Families First Coronavirus Response Act
President Trump signed H.R. 6201 on March 18, the Families First Coronavirus Response Act (FFCRA). There is not a lot of time for your business to prepare for it. HR and payroll departments need to immediately ensure compliance with the Act by the effective date, April 2, 2020, which will remain effective until December 31, FFCRA provided provisions which are discussed below, remarkably changes rights to paid sick leave for employees and responsibilities of the employers for providing it. Many economic stimulus measures are contained in the Act.
The FFCRA contains two separate laws that provide temporary relief to employees affected by the COVID-19 pandemic. These are-
Emergency Paid Sick Leave Act (EPSLA)
Employers who will fail to comply with the EPSLA will be penalized under the Fair Labor Standards Act. It will be applicable to employers with less than 500 employees.

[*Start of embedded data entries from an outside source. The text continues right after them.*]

$ cat config.mk
export PLATFORM = sky130hd
export DESIGN_NAME = cache_ctrl_16
export DESIGN_NICKNAME = d
export VERILOG_FILES = /design/src/rtl/cache_ctrl_16.sv
export SDC_FILE = /design/constraint.sdc
export NUM_CORES = 1
export LEC_CHECK = 0
export BUFFER_PORTS_ARGS = -buffer_cell sky130_fd_sc_hd__buf_2
export CAP_MARGIN = 20
export CORE_MARGIN = 1
export CORE_UTILIZATION = 53
export DETAILED_ROUTE_END_ITERATION = 6
export HOLD_SLACK_MARGIN = 0.06
export PLACE_DENSITY = 0.77
export SETUP_SLACK_MARGIN = 0.1
export SYNTH_ARGS = -nofsm -noshare
export SYNTH_HDL_FRONTEND = slang
export SYNTH_SLANG_ARGS = --single-unit
$ cat constraint.sdc
create_clock -name clk_i -period 2.5 [get_ports clk_i]
set_input_delay 0.125 -clock clk_i [delete_from_list [all_inputs] [get_ports clk_i]]
set_output_delay 0.125 -clock clk_i [all_outputs]
set_load 0.005 [all_outputs]
<file path="src/rtl/pipe_stall_ctrl_pkg.sv">
// Shared types and constants for the pipeline stall/flush sequencer.
// Optional stall-cycle counter is enabled by defining PIPE_STALL_CNT_EN.
package pipe_ctrl_pkg;

  typedef enum logic [1:0] {
    RUN      = 2'd0,
    MEM_WAIT = 2'd1,
    ERROR    = 2'd2
  } state_t;

  localparam logic [1:0] MEMTOREG_LOAD = 2'b01;
  localparam logic [4:0] REG_ZERO      = 5'd0;

  // Bit positions of the per-stage enables inside the internal WE_n vector
  localparam int STG_F   = 0;
  localparam int STG_D   = 1;
  localparam int STG_E   = 2;
  localparam int STG_M   = 3;
  localparam int STG_W   = 4;
  localparam int NUM_STG = 5;

  localparam logic [NUM_STG-1:0] WE_LOAD_ALL = '0;
  localparam logic [NUM_STG-1:0] WE_HOLD_ALL = '1;
  // Load-use: hold PC and IF/ID, let E/M/W drain while ID/EX takes a bubble
  localparam logic [NUM_STG-1:0] WE_LOAD_USE = 5'b00011;

  function automatic logic load_use_hazard(
    input logic [1:0] memtoreg_e,
    input logic [4:0] writereg_e,
    input logic [4:0] rs_d,
    input logic [4:0] rt_d
  );
    return (memtoreg_e == MEMTOREG_LOAD) &&
           (writereg_e != REG_ZERO) &&
           ((writereg_e == rs_d) || (writereg_e == rt_d));
  endfunction

endpackage

</file>
<file path="src/rtl/pipe_stall_ctrl_if.sv">
// Bundle of memory handshake, hazard inputs and stage-enable outputs of the
// stall sequencer; master = the sequencer, slave = pipeline/memory side.
interface pipe_stall_ctrl_if;

  logic        i_MemRead_M;
  logic        i_MemWrite_M;
  logic        i_MemAck;
  logic [1:0]  i_MemtoReg_E;
  logic [4:0]  i_WriteReg_E;
  logic [4:0]  i_Rs_D;
  logic [4:0]  i_Rt_D;

  logic        o_MemReq;
  logic        o_WE_n_F;
  logic        o_WE_n_D;
  logic        o_WE_n_E;
  logic        o_WE_n_M;
  logic        o_WE_n_W;
  logic        o_Flush_E;
  logic        o_BusErr;
  logic [31:0] o_StallCnt;

  modport master (
    input  i_MemRead_M, i_MemWrite_M, i_MemAck, i_MemtoReg_E,
           i_WriteReg_E, i_Rs_D, i_Rt_D,
    output o_MemReq, o_WE_n_F, o_WE_n_D, o_WE_n_E, o_WE_n_M, o_WE_n_W,
           o_Flush_E, o_BusErr, o_StallCnt
  );

  modport slave (
    output i_MemRead_M, i_MemWrite_M, i_MemAck, i_MemtoReg_E,
           i_WriteReg_E, i_Rs_D, i_Rt_D,
    input  o_MemReq, o_WE_n_F, o_WE_n_D, o_WE_n_E, o_WE_n_M, o_WE_n_W,
           o_Flush_E, o_BusErr, o_StallCnt
  );

endinterface

</file>
<file path="src/rtl/pipe_stall_ctrl_wait_timer.sv">
// Memory-wait cycle counter; tc flags the last permitted wait cycle
// (count == TIMEOUT_CYCLES-1).
module pipe_wait_timer #(
  parameter int TIMEOUT_CYCLES = 256,
  parameter int CNT_W          = 16
) (
  input  logic i_Clk,
  input  logic Reset,
  input  logic clr,
  input  logic en,
  output logic tc
);

  localparam logic [CNT_W-1:0] TC_VAL = CNT_W'(TIMEOUT_CYCLES - 1);

  logic [CNT_W-1:0] cnt_reg;

  always_ff @(posedge i_Clk or negedge Reset) begin
    if (!Reset) begin
      cnt_reg <= '0;
    end else if (clr) begin
      cnt_reg <= '0;
    end else if (en) begin
      cnt_reg <= cnt_reg + 1'b1;
    end
  end

  assign tc = (cnt_reg == TC_VAL);

endmodule

</file>
<file path="src/rtl/pipe_stall_ctrl.sv">
// Stall/flush sequencer for the 5-stage pipeline: memory-wait freeze,
// load-use bubbles and memory timeout trap. PIPE_STALL_CNT_EN adds a stall counter.
module pipe_stall_ctrl
  import pipe_ctrl_pkg::*;
#(
  parameter int TIMEOUT_CYCLES = 256,
  parameter int CNT_W          = 16
) (
  input  logic                i_Clk,
  input  logic                Reset,
  pipe_stall_ctrl_if.master   bus
);

  state_t               state_reg;
  state_t               state_next;
  logic                 bus_err_reg;
  logic [NUM_STG-1:0]   we_n_comb;
  logic [NUM_STG-1:0]   we_n_out;
  logic                 mem_req_comb;
  logic                 flush_comb;
  logic                 acc;
  logic                 hazard;
  logic                 tmr_clr;
  logic                 tmr_en;
  logic                 tmr_tc;

  assign acc    = bus.i_MemRead_M | bus.i_MemWrite_M;
  assign hazard = load_use_hazard(bus.i_MemtoReg_E, bus.i_WriteReg_E,
                                  bus.i_Rs_D, bus.i_Rt_D);

  pipe_wait_timer #(
    .TIMEOUT_CYCLES (TIMEOUT_CYCLES),
    .CNT_W          (CNT_W)
  ) u_wait_timer (
    .i_Clk (i_Clk),
    .Reset (Reset),
    .clr   (tmr_clr),
    .en    (tmr_en),
    .tc    (tmr_tc)
  );

  // Memory freeze takes priority over the load-use bubble: the hazard is
  // only looked at in RUN with no access pending.
  always_comb begin
    state_next   = state_reg;
    we_n_comb    = WE_HOLD_ALL;
    mem_req_comb = 1'b0;
    flush_comb   = 1'b0;
    tmr_clr      = 1'b0;
    tmr_en       = 1'b0;
    case (state_reg)
      RUN: begin
        if (acc) begin
          mem_req_comb = 1'b1;
          if (bus.i_MemAck) begin
            we_n_comb = WE_LOAD_ALL;
          end else begin
            state_next = MEM_WAIT;
            tmr_clr    = 1'b1;
          end
        end else if (hazard) begin
          we_n_comb  = WE_LOAD_USE;
          flush_comb = 1'b1;
        end else begin
          we_n_comb = WE_LOAD_ALL;
        end
      end
      MEM_WAIT: begin
        mem_req_comb = 1'b1;
        if (bus.i_MemAck) begin
          we_n_comb  = WE_LOAD_ALL;
          state_next = RUN;
          tmr_clr    = 1'b1;
        end else if (tmr_tc) begin
          state_next = ERROR;
        end else begin
          tmr_en = 1'b1;
        end
      end
      ERROR: begin
        state_next = ERROR;
      end
      default: begin
        state_next = RUN;
      end
    endcase
  end

  always_ff @(posedge i_Clk or negedge Reset) begin
    if (!Reset) begin
      state_reg   <= RUN;
      bus_err_reg <= 1'b0;
    end else begin
      state_reg <= state_next;
      if (state_next == ERROR) begin
        bus_err_reg <= 1'b1;
      end
    end
  end

  // Reset asserted overrides every enable to hold, immediately.
  for (genvar gi = 0; gi < NUM_STG; gi++) begin : g_we_n
    assign we_n_out[gi] = we_n_comb[gi] | ~Reset;
  end

  assign bus.o_WE_n_F  = we_n_out[STG_F];
  assign bus.o_WE_n_D  = we_n_out[STG_D];
  assign bus.o_WE_n_E  = we_n_out[STG_E];
  assign bus.o_WE_n_M  = we_n_out[STG_M];
  assign bus.o_WE_n_W  = we_n_out[STG_W];
  assign bus.o_MemReq  = mem_req_comb & Reset;
  assign bus.o_Flush_E = flush_comb & Reset;
  assign bus.o_BusErr  = bus_err_reg;

`ifdef PIPE_STALL_CNT_EN
  logic [31:0] stall_cnt_reg;

  always_ff @(posedge i_Clk or negedge Reset) begin
    if (!Reset) begin
      stall_cnt_reg <= '0;
    end else if (we_n_out[STG_F] && (stall_cnt_reg != 32'hFFFF_FFFF)) begin
      stall_cnt_reg <= stall_cnt_reg + 32'd1;
    end
  end

  assign bus.o_StallCnt = stall_cnt_reg;
`else
  assign bus.o_StallCnt = '0;
`endif

endmodule

</file>
<file path="src/flat_wrapper.sv">
// flat-port wrapper written by rule: the top's interface ports become plain ports
module pipe_stall_ctrl_flat import pipe_ctrl_pkg::*;
#(
  parameter int TIMEOUT_CYCLES = 256,
  parameter int CNT_W          = 16
)
  (i_Clk, Reset, bus_i_MemRead_M, bus_i_MemWrite_M, bus_i_MemAck, bus_i_MemtoReg_E, bus_i_WriteReg_E, bus_i_Rs_D, bus_i_Rt_D, bus_o_MemReq, bus_o_WE_n_F, bus_o_WE_n_D, bus_o_WE_n_E, bus_o_WE_n_M, bus_o_WE_n_W, bus_o_Flush_E, bus_o_BusErr, bus_o_StallCnt);
  pipe_stall_ctrl_if bus_i ();
  input  logic i_Clk;
  input  logic Reset;
  input wire logic [$bits(bus_i.i_MemRead_M)-1:0] bus_i_MemRead_M;
  input wire logic [$bits(bus_i.i_MemWrite_M)-1:0] bus_i_MemWrite_M;
  input wire logic [$bits(bus_i.i_MemAck)-1:0] bus_i_MemAck;
  input wire logic [$bits(bus_i.i_MemtoReg_E)-1:0] bus_i_MemtoReg_E;
  input wire logic [$bits(bus_i.i_WriteReg_E)-1:0] bus_i_WriteReg_E;
  input wire logic [$bits(bus_i.i_Rs_D)-1:0] bus_i_Rs_D;
  input wire logic [$bits(bus_i.i_Rt_D)-1:0] bus_i_Rt_D;
  output wire logic [$bits(bus_i.o_MemReq)-1:0] bus_o_MemReq;
  output wire logic [$bits(bus_i.o_WE_n_F)-1:0] bus_o_WE_n_F;
  output wire logic [$bits(bus_i.o_WE_n_D)-1:0] bus_o_WE_n_D;
  output wire logic [$bits(bus_i.o_WE_n_E)-1:0] bus_o_WE_n_E;
  output wire logic [$bits(bus_i.o_WE_n_M)-1:0] bus_o_WE_n_M;
  output wire logic [$bits(bus_i.o_WE_n_W)-1:0] bus_o_WE_n_W;
  output wire logic [$bits(bus_i.o_Flush_E)-1:0] bus_o_Flush_E;
  output wire logic [$bits(bus_i.o_BusErr)-1:0] bus_o_BusErr;
  output wire logic [$bits(bus_i.o_StallCnt)-1:0] bus_o_StallCnt;
  assign bus_i.i_MemRead_M = bus_i_MemRead_M;
  assign bus_i.i_MemWrite_M = bus_i_MemWrite_M;
  assign bus_i.i_MemAck = bus_i_MemAck;
  assign bus_i.i_MemtoReg_E = bus_i_MemtoReg_E;
  assign bus_i.i_WriteReg_E = bus_i_WriteReg_E;
  assign bus_i.i_Rs_D = bus_i_Rs_D;
  assign bus_i.i_Rt_D = bus_i_Rt_D;
  assign bus_o_MemReq = bus_i.o_MemReq;
  assign bus_o_WE_n_F = bus_i.o_WE_n_F;
  assign bus_o_WE_n_D = bus_i.o_WE_n_D;
  assign bus_o_WE_n_E = bus_i.o_WE_n_E;
  assign bus_o_WE_n_M = bus_i.o_WE_n_M;
  assign bus_o_WE_n_W = bus_i.o_WE_n_W;
  assign bus_o_Flush_E = bus_i.o_Flush_E;
  assign bus_o_BusErr = bus_i.o_BusErr;
  assign bus_o_StallCnt = bus_i.o_StallCnt;
  pipe_stall_ctrl #(.TIMEOUT_CYCLES(TIMEOUT_CYCLES), .CNT_W(CNT_W)) u_core (.i_Clk(i_Clk), .Reset(Reset), .bus(bus_i));
endmodule
</file>
### src/rtl/led_blinker_pkg.sv
// Shared definitions for the LED blinker.
//   - sel_e        : decode of the {switch_1, switch_2} frequency select code
//   - C*_DEFAULT   : default half-period lengths for a 25 MHz clock
//   - cnt_width()  : counter width for a divider of a given half-period
package led_blinker_pkg;

   typedef enum logic [1:0] {
      SEL_100HZ = 2'b00,
      SEL_50HZ  = 2'b01,
      SEL_10HZ  = 2'b10,
      SEL_1HZ   = 2'b11
   } sel_e;

   localparam int C100_DEFAULT = 125000;
   localparam int C50_DEFAULT  = 250000;
   localparam int C10_DEFAULT  = 1250000;
   localparam int C1_DEFAULT   = 12500000;

   // The counter spans 0..c-1, so $clog2(c) bits suffice; c = 1 would give a
   // zero-width vector, hence the 1-bit floor.
   function automatic int cnt_width(input int c);
      return (c > 1) ? $clog2(c) : 1;
   endfunction

endpackage

### src/rtl/led_blinker_toggle_divider.sv
// Free-running toggle divider: a 50% duty square wave with a period of
// 2*HALF_PERIOD clock cycles. HALF_PERIOD must be >= 1.
// Ports:
//   i_clock  - system clock, rising-edge active
//   i_reset  - asynchronous active-high reset (counter and toggle cleared)
//   o_toggle - registered square wave output
module toggle_divider
   import led_blinker_pkg::*;
#(
   parameter int HALF_PERIOD = 1
) (
   input  logic i_clock,
   input  logic i_reset,
   output logic o_toggle
);

   localparam int              CW   = cnt_width(HALF_PERIOD);
   localparam logic [CW-1:0]   LAST = CW'(HALF_PERIOD - 1);

   logic [CW-1:0] count;

   // With HALF_PERIOD = 1 the counter sits at 0 == LAST, so the toggle
   // inverts on every edge.
   always_ff @(posedge i_clock or posedge i_reset) begin
      if (i_reset) begin
         count    <= '0;
         o_toggle <= 1'b0;
      end else if (count == LAST) begin
         count    <= '0;
         o_toggle <= ~o_toggle;
      end else begin
         count    <= count + 1'b1;
      end
   end

endmodule

### src/rtl/led_blinker.sv
// LED blinker: four free-running toggle dividers (100/50/10/1 Hz), one
// picked by the switch code and gated by the enable input.
// Ports:
//   i_clock     - system clock, rising-edge active
//   i_reset     - asynchronous active-high reset
//   i_enable    - 1 = LED may blink, 0 = LED forced off
//   i_switch_1  - frequency select MSB
//   i_switch_2  - frequency select LSB
//   o_led_drive - LED drive, 1 = on
// Switches and enable are used raw; any synchronising/debouncing is done
// outside this block. The output path after the toggles is combinational,
// so selection and enable changes take effect in the same cycle.
module led_blinker
   import led_blinker_pkg::*;
#(
   parameter int c100 = C100_DEFAULT,
   parameter int c50  = C50_DEFAULT,
   parameter int c10  = C10_DEFAULT,
   parameter int c1   = C1_DEFAULT
) (
   input  logic i_clock,
   input  logic i_reset,
   input  logic i_enable,
   input  logic i_switch_1,
   input  logic i_switch_2,
   output logic o_led_drive
);

   logic tgl_100;
   logic tgl_50;
   logic tgl_10;
   logic tgl_1;
   sel_e sel;
   logic sel_toggle;

   toggle_divider #(.HALF_PERIOD(c100)) u_div_100 (
      .i_clock  (i_clock),
      .i_reset  (i_reset),
      .o_toggle (tgl_100)
   );

   toggle_divider #(.HALF_PERIOD(c50)) u_div_50 (
      .i_clock  (i_clock),
      .i_reset  (i_reset),
      .o_toggle (tgl_50)
   );

   toggle_divider #(.HALF_PERIOD(c10)) u_div_10 (
      .i_clock  (i_clock),
      .i_reset  (i_reset),
      .o_toggle (tgl_10)
   );

   toggle_divider #(.HALF_PERIOD(c1)) u_div_1 (
      .i_clock  (i_clock),
      .i_reset  (i_reset),
      .o_toggle (tgl_1)
   );

   assign sel = sel_e'({i_switch_1, i_switch_2});

   // Dividers are never restarted on a selection change; switching simply
   // picks up whatever phase the new divider is in.
   always_comb begin
      sel_toggle = 1'b0;
      case (sel)
         SEL_100HZ: sel_toggle = tgl_100;
         SEL_50HZ:  sel_toggle = tgl_50;
         SEL_10HZ:  sel_toggle = tgl_10;
         SEL_1HZ:   sel_toggle = tgl_1;
         default:   sel_toggle = 1'b0;
      endcase
   end

   assign o_led_drive = i_enable & sel_toggle;

endmodule

### config.mk
export PLATFORM = sky130hd
export DESIGN_NAME = led_blinker
export DESIGN_NICKNAME = d
export VERILOG_FILES = /design/src/rtl/led_blinker_pkg.sv /design/src/rtl/led_blinker_toggle_divider.sv /design/src/rtl/led_blinker.sv
export SDC_FILE = /design/constraint.sdc
export NUM_CORES = 1
export LEC_CHECK = 0
export BUFFER_PORTS_ARGS = -buffer_cell sky130_fd_sc_hd__clkbuf_2
export CAP_MARGIN = 20
export CORE_UTILIZATION = 25
export DETAILED_ROUTE_END_ITERATION = 10
export GPL_TIMING_DRIVEN = 0
export HOLD_SLACK_MARGIN = 0.15
export PLACE_DENSITY = 0.38
export SLEW_MARGIN = 20
export SYNTH_ARGS = -nofsm -noshare
export SYNTH_HDL_FRONTEND = slang
export SYNTH_HIERARCHICAL = 1
export SYNTH_SLANG_ARGS = --single-unit
### constraint.sdc
create_clock -name i_clock -period 2.49 [get_ports i_clock]
set_input_delay 0.1245 -clock i_clock [delete_from_list [all_inputs] [get_ports i_clock]]
set_output_delay 0.1245 -clock i_clock [all_outputs]
set_load 0.05 [all_outputs]
==> results by group <==
Outcome
  • Status: complete, no violations

STA
  • Max frequency: 0.477 GHz
  • Setup_tns: 0 ns
  • RSZ-0062 raised after global routing: no
  • Final setup fails: 0
  • Clock Skew: 0.00878 ns
  • Final Cycle Share: between 80 and 90%
  • Hold slack: 0.469 ns
  • Min cycle time layout: 2.10 ns
  • Final Max Slew Viols: 0
  • Final worst slack: 0.392 ns
  • Hold Violations, Final: 0
  • Worst slew margin: 35.4%
  • Measured slew at the worst slew-check pin: slightly below 1 ns

Setup path
  • CP Max Fanout: 10
  • CP required: 2.71 ns
  • Type of origin of the critical path: flip-flop
  • Critical R2R Capture: u_div_1/count[3]
  • Reg2Reg Depth: 7
  • Worst endpoint data arrival time: 2.31 ns
  • Reg2Reg Setup Slack: ~0.39 ns
  • RR Startpoint: u_div_1/count[0]
  • Critical Path Sink Type: flip-flop
  • CP Class: reg2reg

Power and ir drop
  • Total power: 2.79 mW
  • Max VDD drop: 0.000469 V
  • Leak: 2.03 nW
  • Cell Pwr Density: 587 nW/um2

Placement
  • Cells after DPL: 604
  • Placed Area: 4440 um2
  • Port bufs: 5
  • HPWL after DPL: 5670 um
  • Routability Congestion: approximately 0.74
  • Pre-CTS setup slack: 0.366 ns

Layout
  • Area grow syn2layout: 14.8%
  • Multi-input gate area: 1880 um2
  • Commonest non-fill, non-tap cell in the layout: dfrtp_1
  • Reg area: about 2100 um2
  • Most frequent cells in the layout: dfrtp_1 (84), nor2_1 (38), xnor2_1 (34)
  • Nets: approximately 410
  • Layout cell share with drive strength beyond 1: 12.6%
  • Final Core Density: 29.7%
  • Fin cells: 620
  • Ant diodes: 0
  • Final non-filler cell area: ~4800 um2
  • # fillers: between 1500 and 2000

GRT
  • First-pass GRT wire length: 14000 um
  • Vias in the first global route: 2738
  • GR Util All Layers: 10.9%
  • Initial antenna violation count: 0
  • Largest net degree at the start of global routing: 26
  • Total gr overflow: 0

Floorplan
  • Chip Height: 131 um
  • Core Footprint: approximately 16000 um2
  • Placement row count: 46
  • Die Area: around 17000 um2
  • Starting Density: 25.9%
  • I/O pins: 6
  • Chip width: between 100 and 150 um

Yosys
  • Netlist cell types: between 50 and 60
  • Mapped Cells: 383
  • Seq/Total Area, Yosys: 50.8%
  • Syn Area/Cell: 10.8 um2
  • Flops & latches, synth: 84
  • Asr flop ratio synth: 100%
  • YS warnings: 6
  • Post-synth top flop: dfrtp_1
  • Post-Syn Nets: 392
  • Cell Area, Synth: about 4100 um2
  • Post-synth EDFFs: 0

Clocking
  • Setup Fix Bufs, Post-CTS: 0
  • Hold buffer count at CTS: 1
  • CTS Buf Count: 9
  • Post-cts gate resize count: 0
  • Root buffer cell: clkbuf_16
  • Clock Latency Late Sink: about 0.34 ns
  • CTS tree: done
  • H-tree levels: 3
  • CTS Sinks: 84
  • CTS Buffer Depth: 2
  • CTS clk-pin slew, worst paths: ~0.06 ns

Job
  • Number of max-cap violations: 0

Hold path
  • Worst Hold Class: reg2reg
  • WHS Path Cells: 1
  • Hold Path End: u_div_100/o_toggle
  • Hold Path Origin: u_div_100/o_toggle

Drt
  • # DRC: 0
  • Wirelength per Cell: about 13 um
  • Post-Route WL: 8190 um
  • Drt pass-1 iters: 4
  • Vias per cell: 4.57
  • Post-route ant nets: 0
  • Vias: 2835
  • DRT iter0 DRCs: 111
## worst max-delay path, stage by stage, from the launching register on
cell and delay (ns):
dfrtp_1 0.38, ha_1 0.22, and4_1 0.18, buf_4 0.14, nand3_1 0.08, nor2_1 0.50
buf_2 0.38, nor2_1 0.09
## area by class of cell
cell class,instances,area share [%]
sequential,84,44.2
multi-input combinational,272,39.6
tap,216,5.69
clock buffer,10,4.82
buffer,13,2.24
clock inverter,5,1.63
inverter,14,1.11
timing repair buffer,6,0.737
## state kept, by name (all words and copies together), names as in the netlist
register / count
u_div_50/o_toggle: 1
u_div_100/o_toggle: 1
u_div_1/o_toggle: 1
u_div_1/count: 24
u_div_50/count: 18
u_div_10/o_toggle: 1
u_div_100/count: 17
u_div_10/count: 21
## worst max path at each step
stage                                    to  slack [ns]         startpoint
after CTS                  u_div_1/count[5]        0.36   u_div_1/count[0]
after detailed placement   u_div_1/count[5]        0.37   u_div_1/count[0]
after floorplan           u_div_50/o_toggle        0.62  u_div_50/count[4]
final                      u_div_1/count[3]        0.39   u_div_1/count[0]
after global routing       u_div_1/count[3]        0.21   u_div_1/count[0]
after global placement     u_div_1/count[3]        0.37   u_div_1/count[0]
## power breakdown
part           internal, mW  switching [mW]
Sequential             1.37               0
Clock                 0.869           0.524
Combinational       0.00426          0.0287
Total                  2.24           0.552
## cell usage after synthesis, types with 2 or more instances
master | n | area, um2
or4_1 | 6 | 45.0
nand4_1 | 21 | 131
xnor2_1 | 34 | 298
buf_2 | 4 | 20.0
buf_4 | 2 | 15.0
o21ai_0 | 6 | 30.0
nand3_1 | 31 | 155
nor2b_1 | 3 | 18.8
nor4bb_1 | 2 | 20.0
and4_1 | 9 | 78.8
nand2b_1 | 2 | 12.5
nor4_1 | 9 | 56.3
or3_1 | 6 | 37.5
inv_1 | 14 | 52.6
ha_1 | 4 | 50.1
and3_1 | 6 | 37.5
nand2_1 | 15 | 56.3
nor2_1 | 38 | 143
buf_6 | 6 | 67.6
mux2i_1 | 2 | 20.0
a21oi_1 | 14 | 70.1
and2_1 | 3 | 18.8
nor3_1 | 6 | 30.0
dfrtp_1 | 84 | 2100
xor2_1 | 24 | 210
o31ai_1 | 5 | 37.5
## layer usage
| metal | up-vias | GRT usage [%] | share of wire [%] |
|---|---|---|---|
| met5 | - | 0 | 0 |
| met3 | 11 | 3.05 | 2.9 |
| met4 | 0 | 5.27 | 2.1 |
| li1 | 1388 | - | - |
| met1 | 1404 | 14.8 | 51 |
| met2 | 32 | 16.0 | 44 |
## logic make-up (layout without fill, tap and decap cells)
kind of cell    Yosys count  in the layout  synth area share, %
compound gates           29             29                 4.14
xor+xnor                 59             59                 12.7
fa+ha+maj                 4              4                 1.21
buf+inv                  27             48                 3.84
flops                    84             84                 50.8
mux                       3              3                 1.03
simple gates            177            177                 26.4
Power figures use the tool's default switching activity.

Employers are required to provide two workweeks of paid sick leave to all employees for any issue related to the coronavirus irrespective of the employed duration of the employee. Employers are required to provide 80 hours of paid sick leave to full-time employees and part-time employees will also be covered for paid sick leave.
Paid sick leave under the EPSLA conditions-
-If employee needs to self-isolate due to coronavirus positive condition
-If employee needs to self-isolate due to any similar condition like coronavirus.
-If employee need a diagnosis or medical care due to coronavirus condition
-If an employee needs to comply with a recommendation/order by a public official/health care provider to quarantine due to exposure to or symptoms of coronavirus
-If an employee needs to take care of a family member experiencing coronavirus symptoms and is self-isolating for coronavirus diagnosis
-If an employee needs to take care of a child in conditions of closed school/ take care provider is unavailable.
Emergency Family and Medical Leave Expansion Act (EFMLEA)
The Emergency Family and Medical Leave Expansion Act expands the Family and Medical Leave Act (FMLA) to cover qualifying needs related to a public health emergency. The EFMLEA requires employers with less than 500 employees to provide up to 12 workweeks of leave to employees that qualify under the Act. Unlike EPSLA, here duration of employment matters to qualifying for leave. At least 30 days of employment with the employer is required to qualify and is “unable to work or telecommute due to a need for leave to care for the son or daughter under 18 years of age of such employee if the school or place of care has been closed, or the child care provider of such son or daughter is unavailable.”
The DOL can create regulations that exempt businesses with fewer than 50 employees from the requirements of the EFMLEA but has not acted on this yet.
Additionally, Businesses with less than 25 employees will not be required to restore the job of an employee who takes leave under the EFMLEA if: (i) the employee’s position no longer exists due to economic conditions and (ii) the employer makes reasonable efforts to restore the employee to an equivalent role with equivalent pay and benefits or if a position is not available, the employer must make reasonable efforts for a 1 year period to contact the employee if an equivalent position becomes available.
All the rights provided to employees under the FMLA are applicable to the EFMLEA. Since the FMLA limits the 12 workweeks of leave to any 12-month period, an employee that has already exhausted 12 workweeks of leave under the FMLA in a 12-month period would be prohibited from additional paid leave under the EFMLEA.
Tax Credits for Business
The employers that are required to provide paid leave under the EFMLEA and EPSLA will receive payroll tax credits subject to certain limitations. Employers receive tax credits for 100 percent of what they pay out to employees, with the limits.
DISCLAIMER: Please note that the situation surrounding COVID-19 is evolving and that the subject matter discussed here may change on a daily basis. The information contained in this article is for general education. It is not designed to be, and should not be used as, the sole source of information when analyzing and resolving a legal problem.